LangFuse vs LangSmith: How to Monitor and Debug Your AI Applications
Your AI Application Is a Black Box - Unless You Observe It
You built a RAG chatbot, set up an AI agent, or integrated an LLM into your business processes. The first demo was impressive. Then the questions start: Why did the model hallucinate during yesterday’s customer call? How much does the OpenAI API cost per day? Why did response time spike to 8 seconds? Which prompt version performs better?
Traditional software has Datadog, Sentry, Grafana. But LLM applications are fundamentally different: they’re non-deterministic, their cost is token-based, their quality is subjective, and their failures are often bad answers rather than exceptions. This requires a different kind of monitoring - this is what we call AI observability.
By 2026, this space has exploded. In this article, we’ll compare the two leading platforms (LangFuse and LangSmith), review the rest of the ecosystem, and help you decide which one fits your project.
Why AI Observability Is Critical
Before diving into tools, let’s clarify what you need to measure in an LLM application:
- Tracing: Track every LLM call, tool use, and retrieval step - who called what, what it received, what it returned
- Latency: How long does response generation take? Where’s the bottleneck - the LLM, the vector search, or the network?
- Cost: Token usage and API costs in real time. A poorly written prompt can cost $500/day instead of $50
- Quality: Answer accuracy, relevance, and faithfulness - measured with automated LLM-as-judge scoring
- Error rate: Timeouts, rate limits, parse errors, guardrail violations
Without these, you’re flying blind. Observability isn’t a luxury - it’s what makes your AI application production-ready.
LangSmith: The LangChain Ecosystem’s Observer
LangSmith is the official observability platform from the LangChain team.

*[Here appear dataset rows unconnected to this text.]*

**config.mk**
```make
export PLATFORM = sky130hd
export DESIGN_NAME = reg_file
export DESIGN_NICKNAME = d
export VERILOG_FILES = /design/src/rtl/regfile_pkg.sv /design/src/rtl/reg_clr_fsm.sv /design/src/rtl/reg_file.sv
export SDC_FILE = /design/constraint.sdc
export NUM_CORES = 2
export LEC_CHECK = 0
export BUFFER_PORTS_ARGS = -buffer_cell sky130_fd_sc_hd__clkbuf_2
export CAP_MARGIN = 20
export CORE_UTILIZATION = 65
export CTS_CLUSTER_SIZE = 14
export DETAILED_ROUTE_END_ITERATION = 7
export PLACE_DENSITY_LB_ADDON = 0.05
export SETUP_SLACK_MARGIN = 0.3
export SLEW_MARGIN = 5
export SYNTH_ARGS = -nofsm -noshare
export SYNTH_HDL_FRONTEND = slang
export SYNTH_SLANG_ARGS = --single-unit
```
**constraint.sdc**
```tcl
create_clock -name clk -period 5.55 [get_ports clk]
set_input_delay 0.555 -clock clk [delete_from_list [all_inputs] [get_ports clk]]
set_output_delay 0.555 -clock clk [all_outputs]
set_load 0.02 [all_outputs]
```
**src/rtl/regfile_pkg.sv**
```systemverilog
// regfile_pkg: shared widths, register count and clear-sequencer state encoding.
`default_nettype none

package regfile_pkg;

    localparam int DEF_DATA_W = 32;
    localparam int DEF_ADDR_W = 5;
    localparam int NREG       = 2 ** DEF_ADDR_W;

    typedef enum logic [1:0] {
        ST_IDLE  = 2'd0,
        ST_CLEAR = 2'd1,
        ST_DONE  = 2'd2
    } clr_state_e;

endpackage : regfile_pkg

`default_nettype wire

```
**src/rtl/reg_clr_fsm.sv**
```systemverilog
// reg_clr_fsm: bulk-clear sequencer; walks registers 1..2**ADDR_W-1 writing zero, then pulses done.
`default_nettype none

module reg_clr_fsm
    import regfile_pkg::*;
#(
    parameter int ADDR_W = DEF_ADDR_W
) (
    input  logic              clk,
    input  logic              rst_n,
    input  logic              clr_req_i,
    output logic              clr_busy_o,
    output logic              clr_done_o,
    output logic              clr_we_o,
    output logic [ADDR_W-1:0] clr_addr_o
);

    localparam logic [ADDR_W-1:0] C_LAST = {ADDR_W{1'b1}};

    clr_state_e        state_q, state_d;
    logic [ADDR_W-1:0] ptr_q,   ptr_d;

    always_ff @(posedge clk or negedge rst_n) begin
        if (!rst_n) begin
            state_q <= ST_IDLE;
            ptr_q   <= '0;
        end else begin
            state_q <= state_d;
            ptr_q   <= ptr_d;
        end
    end

    always_comb begin
        state_d = state_q;
        ptr_d   = ptr_q;
        case (state_q)
            ST_IDLE: begin
                if (clr_req_i) begin
                    state_d = ST_CLEAR;
                    ptr_d   = ADDR_W'(1);
                end
            end
            ST_CLEAR: begin
                // Explicit exit at the last register keeps the pointer from wrapping.
                if (ptr_q == C_LAST) begin
                    state_d = ST_DONE;
                    ptr_d   = '0;
                end else begin
                    ptr_d   = ptr_q + ADDR_W'(1);
                end
            end
            ST_DONE: state_d = ST_IDLE;
            default: state_d = ST_IDLE;
        endcase
    end

    assign clr_busy_o = (state_q != ST_IDLE);
    assign clr_done_o = (state_q == ST_DONE);
    assign clr_we_o   = (state_q == ST_CLEAR);
    assign clr_addr_o = ptr_q;

endmodule : reg_clr_fsm

`default_nettype wire

```
**src/rtl/reg_file.sv**
```systemverilog
// reg_file: 2R1W register file with hard-wired zero register, write bypass, debug port and bulk clear.
`default_nettype none

module reg_file
    import regfile_pkg::*;
#(
    parameter int DATA_W = DEF_DATA_W,
    parameter int ADDR_W = DEF_ADDR_W
) (
    input  logic              clk,
    input  logic              rst_n,
    input  logic              we,
    input  logic [ADDR_W-1:0] wa,
    input  logic [DATA_W-1:0] wd,
    input  logic [ADDR_W-1:0] ra1,
    input  logic [ADDR_W-1:0] ra2,
    output logic [DATA_W-1:0] rd1,
    output logic [DATA_W-1:0] rd2,
    input  logic [ADDR_W-1:0] dbg_addr,
    output logic [DATA_W-1:0] dbg_data,
    input  logic              clr_req,
    output logic              clr_busy,
    output logic              clr_done
);

    localparam int C_NREG = 2 ** ADDR_W;

    logic              clr_we;
    logic [ADDR_W-1:0] clr_addr;
    logic              wr_ok;
    logic [DATA_W-1:0] regs [C_NREG];

    reg_clr_fsm #(
        .ADDR_W (ADDR_W)
    ) u_clr_fsm (
        .clk        (clk),
        .rst_n      (rst_n),
        .clr_req_i  (clr_req),
        .clr_busy_o (clr_busy),
        .clr_done_o (clr_done),
        .clr_we_o   (clr_we),
        .clr_addr_o (clr_addr)
    );

    // Normal writes only land while the sequencer is idle; register 0 is never stored.
    assign wr_ok = we && (wa != '0) && !clr_busy;

    genvar i;
    generate
        for (i = 0; i < C_NREG; i++) begin : g_reg
            if (i == 0) begin : g_zero
                assign regs[i] = '0;
            end else begin : g_store
                logic [DATA_W-1:0] data_q;
                always_ff @(posedge clk or negedge rst_n) begin
                    if (!rst_n) begin
                        data_q <= '0;
                    end else if (clr_we && (clr_addr == ADDR_W'(i))) begin
                        data_q <= '0;
                    end else if (wr_ok && (wa == ADDR_W'(i))) begin
                        data_q <= wd;
                    end
                end
                assign regs[i] = data_q;
            end
        end
    endgenerate

    assign rd1      = (wr_ok && (wa == ra1)) ? wd : regs[ra1];
    assign rd2      = (wr_ok && (wa == ra2)) ? wd : regs[ra2];
    assign dbg_data = regs[dbg_addr];

endmodule : reg_file

`default_nettype wire

```
# Word-level counts from Yosys, hierarchy flattened
# Cells that the tools add are included.
# word_totals
reg_bits	999
inputBits	56
out_inout_bits	98
# op_classes
n_reduce_logical	104
n_eq_ne	68
order_cmp	3
bitwise	3
n_addsub	1
n_mux	79
# op_table
op	count
$mux W32	70
$bmux W32 S5	3
$eq A5 B5 Y1 const B	32
$eq A5 B4 Y1 const B	16
$logic_and A1 B1 Y1	66
$reduce_bool A2 Y1	33
$eq A5 B3 Y1 const B	8
$eq A5 B2 Y1 const B	4
$ge A6 B6 Y1 const B	3
$not A5 Y6	3
$eq A5 B1 Y1 const B	2
$eq A5 B5 Y1	2
$mux W5	2
$pmux W5 S2	1
$add A5 B1 Y5 const B	1
$reduce_bool A5 Y1	1
$mux W2	2
$pmux W2 S2	1
$reduce_and A2 Y1	2
$eq A2 B1 Y1 const B	1
$eq A2 B2 Y1 const B	1
$logic_not A2 Y1	1
$ne A2 B1 Y1 const B	1
$ne A2 B2 Y1 const B	1
$logic_not A1 Y1	1

# Logic depth before layout (Yosys ltp)
# depth
depth_word	6
ltp_mapped	10
depth_no_buf	6

# Hierarchy
# From an unflattened synthesis, not the netlist that was laid out.
# unflattened
cells_unflattened	6630
hier_area_um2	64393.0
# by_module_without_submodules
mod	instances	area_per_inst_um2	cells_per_inst
reg_file	1	64046.4	6597
reg_clr_fsm	1	346.6	33

# Worst setup path before layout
# OpenSTA, ideal clock, no wires.
# synth_timing
path_type	input to output
from	input dbg_addr[0]
to	output dbg_data[10]
arrival_time_ns	2.542
setup_slack_ns	2.453
path_buffers	2
path_stages	5
path_cell_list	buf_2 buf_1 mux4_2 mux4_2 mux2_2
# synth_between
elab_chain_cells	4
# synth_lines
item	line_no	rtl
start: declaration	reg_file.sv:19	input logic [ADDR_W-1:0] dbg_addr,
$not A5 Y6 (implied by the code)	reg_file.sv:71	assign dbg_data = regs[dbg_addr];
$bmux W32 S5	reg_file.sv:71	
$mux W32 (implied by the code) (2 in series)	reg_file.sv:71	
end: declaration	reg_file.sv:20	output logic [DATA_W-1:0] dbg_data,
# No other way between the ends. The select of a mux whose other input is x is not followed.

# Worst setup path in the final report
# layout_timing
from	register u_clr_fsm.state_q[1]
to	output rd2[18]
# layout_between
elab_chain_cells	5
# layout_lines
item	line_no	rtl
start: declaration	reg_clr_fsm.sv:20	clr_state_e state_q, state_d;
start signal: assignment	reg_clr_fsm.sv:28	state_q <= state_d;
$reduce_bool A2 Y1	reg_clr_fsm.sv:57	assign clr_busy_o = (state_q != ST_IDLE);
$logic_not A1 Y1	reg_file.sv:46	assign wr_ok = we && (wa != '0) && !clr_busy;
$logic_and A1 B1 Y1	reg_file.sv:46	
$logic_and A1 B1 Y1	reg_file.sv:70	assign rd2 = (wr_ok && (wa == ra2)) ? wd : regs[ra2];
$mux W32	reg_file.sv:70	
end: declaration	reg_file.sv:18	output logic [DATA_W-1:0] rd2,
# No other way between the ends.

==> flow_metrics.tcl <==
set metrics [dict create \
    grt_pass1_wl_mm 403.7 \
    cts.sinks 999 \
    die_w_um 316.4 \
    synth_edf_count 0 \
    tns_ns 0 \
    fin_cells 7693 \
    insertion_delay_ns 0.76 \
    detail-route-antenna-nets 0 \
    layout_worst_path_cycle_share 0.8383 \
    port_buffers 153 \
    synthTopCellsByCount "nand2_1, a21oi_1, dfrtp_1, mux4_2, clkbuf_1" \
    synth_top_area_frac 0.3890 \
    cts_resized 0 \
    clock_path_buffers 3 \
    grt_max_degree 129 \
    critPathMaxFanout 56 \
    combPwrFrac 0.262 \
    cp-end-kind "primary output" \
    violations "design-rule violations" \
    ys_seq_area_frac 0.3890 \
    crit_path_max_incr_delay_ns 0.78 \
    drtIter0Drc 11430 \
    rsz0062_at_grt "false" \
    synth_cells 6557 \
    synth_area_um2 64270 \
    routedWlPerCell_um 36.79 \
    synthTopCellsByArea "dfrtp_1, mux4_2, nand2_1" \
    crit_slowest_cell "or4_2" \
    place_ws_ns 1.334 \
    vias 61300 \
    synth_flop_cell "dfrtp_1" \
    firstDrtPassIters 8 \
    final_nets 6365 \
    outcome "finished with violations" \
    placedCellCount 7453 \
    gp_congestion 0.9848 \
    htree_levels 3 \
    io_pins 154 \
    cell_internal_pwr_mw 15.42 \
    yosysMostFrequentCell "nand2_1" \
    num_rows 114 \
    power_frac_seq 0.409 \
    hp-class "primary input to register" \
    finalHoldViolCount 0 \
    start_util 0.6607 \
    final.fill_count 7254 \
    multi_input_area_um2 36640 \
    synth_area_leader_cell "dfrtp_1" \
    maxCapViolCount 0 \
    hpwlAfterDp_mm 164.8 \
    worstPathArrival_ns 4.10 \
    slew_violations 0 \
    synthToLayoutAreaGrowth_pct 8.675 \
    worst_pin_slew_ns 1.254 \
    skew_ns 0.02371 \
    cts_tree "built" \
    postRouteWirelength_mm 283.0 \
    power_switching_mw 8.135 \
    die_h_um 316.4 \
    drive_gt1_frac 0.2318 \
    antenna_found_initial 30 \
    setup_ws_ns 0.8974 \
    crit_chain "nor3b_1 -> o41ai_2 -> or4_2 -> buf_4 -> a21oi_1 -> clkbuf_2" \
    drc 15 \
    clk_pin_slew_ns 0.06 \
    grt_remaining_overflow 0 \
    core-area_um2 97280 \
    dieArea_um2 100100 \
    post-route-min-period_ns 4.653 \
    synth_cell_type_count 60 \
    ys.warnings.count 0 \
    setup_violations 0 \
    via_per_inst 7.969 \
    critPathKind "register to primary output" \
    synthArstFlopShare 1.000 \
    start_kind "register" \
    regArea_um2 25000 \
    grt_pass1_vias 59040 \
    clock.fmax_mhz 214.9 \
    power_density_nw_per_um2 337.3 \
    peakVddDrop_uv 306.1 \
    syn_avg_cell_area_um2 9.802 \
    p_leak_nw 28.30 \
    clkPwrFrac 0.329 \
    slew-limit-headroom 0.1617 \
    swShare 0.3453 \
    cts_buffers 111 \
    required_ns 4.99 \
    track_usage 0.5702 \
    ys_ff_latch 999 \
    synth_nets 6619 \
    cts-root-buf "clkbuf_16" \
]
## power by group through the flow
stage / Sequential (mW) / Combinational (mW) / Clock, mW
finish: 9.64 / 6.17 / 7.76
global route: 9.78 / 6.35 / 7.94
CTS: 9.57 / 5.83 / 7.67
detailed placement: 9.69 / 5.81 / 0
global placement: 9.60 / 5.66 / 0
floorplan: 9.28 / 4.00 / 0
## cell families after synthesis
logic type,count (synthesis),share of synthesized area
xor+xnor,10,0.001363
mux,948,0.2808
simple gates,2429,0.1501
compound gates,1440,0.1277
buf+inv,725,0.04986
flops,999,0.3890
fa+ha+maj,6,0.001168
## stage by stage
| stage | util | hold WS (ns) | power [mW] | cell area (µm²) |
|---|---|---|---|---|
| 6_report | 0.7180 | 0.1044 | 23.56 | 69850 |
| 5_1_grt | 0.7176 | 0.1419 | 24.06 | 69800 |
| 4_1_cts | 0.7149 | 0.1173 | 23.06 | 69540 |
| 3_5_place_dp | 0.6764 | 0.5429 | 15.50 | 65800 |
| 3_3_place_gp | 0.6757 | 0.5330 | 15.26 | 65730 |
| 2_1_floorplan | - | 0.2594 | 13.28 | 64270 |
## final timing paths
path | to | from | cells past startpoint | slack (ns)
worst max register to register | g_reg[15].g_store.data_q[26] | u_clr_fsm.state_q[1] | 6 | 1.99
min in group asynchronous | g_reg[11].g_store.data_q[20] | rst_n | 2 | 0.46
worst min register to register | g_reg[10].g_store.data_q[7] | g_reg[10].g_store.data_q[7] | 2 | 0.55
max in group asynchronous | g_reg[23].g_store.data_q[15] | rst_n | 3 | 3.75
worst min-delay path | u_clr_fsm.state_q[0] | clr_req | 3 | 0.10
worst max-delay path | rd2[18] | u_clr_fsm.state_q[1] | 6 | 0.90
## state kept, by name, summed over array words and instances (netlist names)
name and flops:
u_clr_fsm.state_q 2, g.g_store.data_q 992, u_clr_fsm.clr_addr_o 5
## cell usage in the layout, fill, tap and decap left out, drive strengths merged, types with 4 or more instances in the layout
master,count
nand2,2085
a21oi,1015
dfrtp,999
mux4,668
clkbuf,295
buf,210
mux2,161
o22ai,157
nor2,141
mux2i,119
a22oi,67
nand3,52
a22o,37
clkinv,37
nor2b,33
a31oi,27
or3,27
nor3,26
o311ai,25
diode,24
a221oi,24
o21ai,23
nand2b,19
a221o,17
o221ai,15
o22a,12
o2111ai,12
and4,12
bufinv,8
or2,7
xnor2,6
ha,6
inv,6
and3,5
nor3b,4
xor2,4
## worst max-delay path: cells and delay by family (launching register included)
kind | cells | cell delay, ns
AO/OA/AOI/OAI | 2 | 0.86
buffers and inverters | 2 | 0.69
flip-flops | 1 | 0.58
AND/OR/NAND/NOR | 2 | 1.14
## per-layer routing
layer / wire length (µm) / GRT usage / share of wire / up-vias
met3: 58300 / 0.3745 / 0.21 / 2008
met2: 110300 / 0.7359 / 0.39 / 6412
met1: 86550 / 0.6757 / 0.31 / 29700
met4: 26900 / 0.3993 / 0.095 / 28
li1: - / - / - / 23150
met5: 971 / 0.06108 / 0.0034 / -
## cell type report
class / instances / area share
Antenna cell: 24 / 0.0008599
Multi-Input combinational cell: 4833 / 0.5245
Sequential cell: 999 / 0.3579
Tap cell: 1276 / 0.02286
Timing Repair Buffer: 353 / 0.04020
Inverter: 5 / 0.0002687
Clock buffer: 154 / 0.04597
Clock inverter: 49 / 0.007398
## what timing repair did
item / 4_1_cts / 5_1_grt
setup buffers: 0 / 0
endpoints found under the hold margin: 77 / 0
hold buffers: 1 / 0
No activity file was read; power rests on OpenSTA's default activity.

If you’re building within the LangChain/LangGraph ecosystem, LangSmith is the natural choice - it works with a single environment variable.
Core Capabilities
- Tracing: Automatic, detailed traces for every LangChain/LangGraph run. Traces are visually inspectable in the web UI, including agent cycles, tool use calls, and decision points
- Evaluation: Built-in evaluation framework - LLM-as-judge, similarity metrics, custom scorers. Eval results link directly to traces
- Datasets: Dataset management for evaluation and regression testing
- Prompt management: Prompt versioning and A/B testing
- Polly AI assistant: Built-in AI that helps debug and analyze traces
- Full-stack cost tracking: Agent-level cost breakdown showing which step costs how much
LangSmith Pricing (2026)
| Plan | Price | Seats | Base traces | Notes |
|---|---|---|---|---|
| Developer | Free | 1 | 5,000/mo | Solo developers |
| Plus | $39/seat/mo | Up to 10 | 10,000/mo | Growing teams |
| Enterprise | Custom | Unlimited | Custom | SSO, RBAC, dedicated support |
Base traces come with 14-day retention ($2.50 per 1,000 traces), extended traces with 400-day retention ($5.00 per 1,000 traces).
When to Choose LangSmith
- If you’re working with LangChain or LangGraph - setup is literally one line of code
- If evaluation (evals) is your top priority
- If you’re okay with vendor lock-in for the sake of convenience
- If you want managed SaaS, not self-hosting
Limitations
- LangChain dependency: While it technically works with other frameworks, the integration depth is far less
- No self-hosting: Only available as SaaS - if data sovereignty matters, this is a dealbreaker
- Cost at scale: At 100K+ traces/month, costs add up quickly
LangFuse: The Open-Source Alternative
LangFuse is the open-source answer to AI observability. MIT-licensed, self-hostable, and works with any LLM framework - not just LangChain. By 2026, LangFuse has become the most widely used open-source LLM observability platform.
Core Capabilities
- Tracing: OpenTelemetry-compatible traces that capture any LLM call, tool use, and custom logic. Sessions for multi-step interactions
- Scoring: Numeric, boolean, and categorical scores - automated LLM-as-judge evaluation, human feedback, or custom metrics
- Prompt management: Version control, labels, and linking prompt versions to traces - so you can measure which version performs better
- Datasets: Dataset item versioning, bulk addition from traces, and experimentation
- Cost tracking: Automatic token and cost calculation for all major models, including OpenAI GPT-5.2
- API v2: High-performance API with cursor-based pagination and selective field retrieval
LangFuse Pricing (2026)
| Plan | Price | Included | Notes |
|---|---|---|---|
| Self-hosted (OSS) | Free | Unlimited | MIT license, Docker/K8s |
| Cloud | $199/mo | 100K units/mo | +$8 per 100K units above |
| Enterprise (self-hosted) | Custom | Enterprise features | SSO, RBAC, support |
The self-hosted version is completely free - Docker Compose, Kubernetes (Helm charts), or Terraform templates for AWS/Azure/GCP.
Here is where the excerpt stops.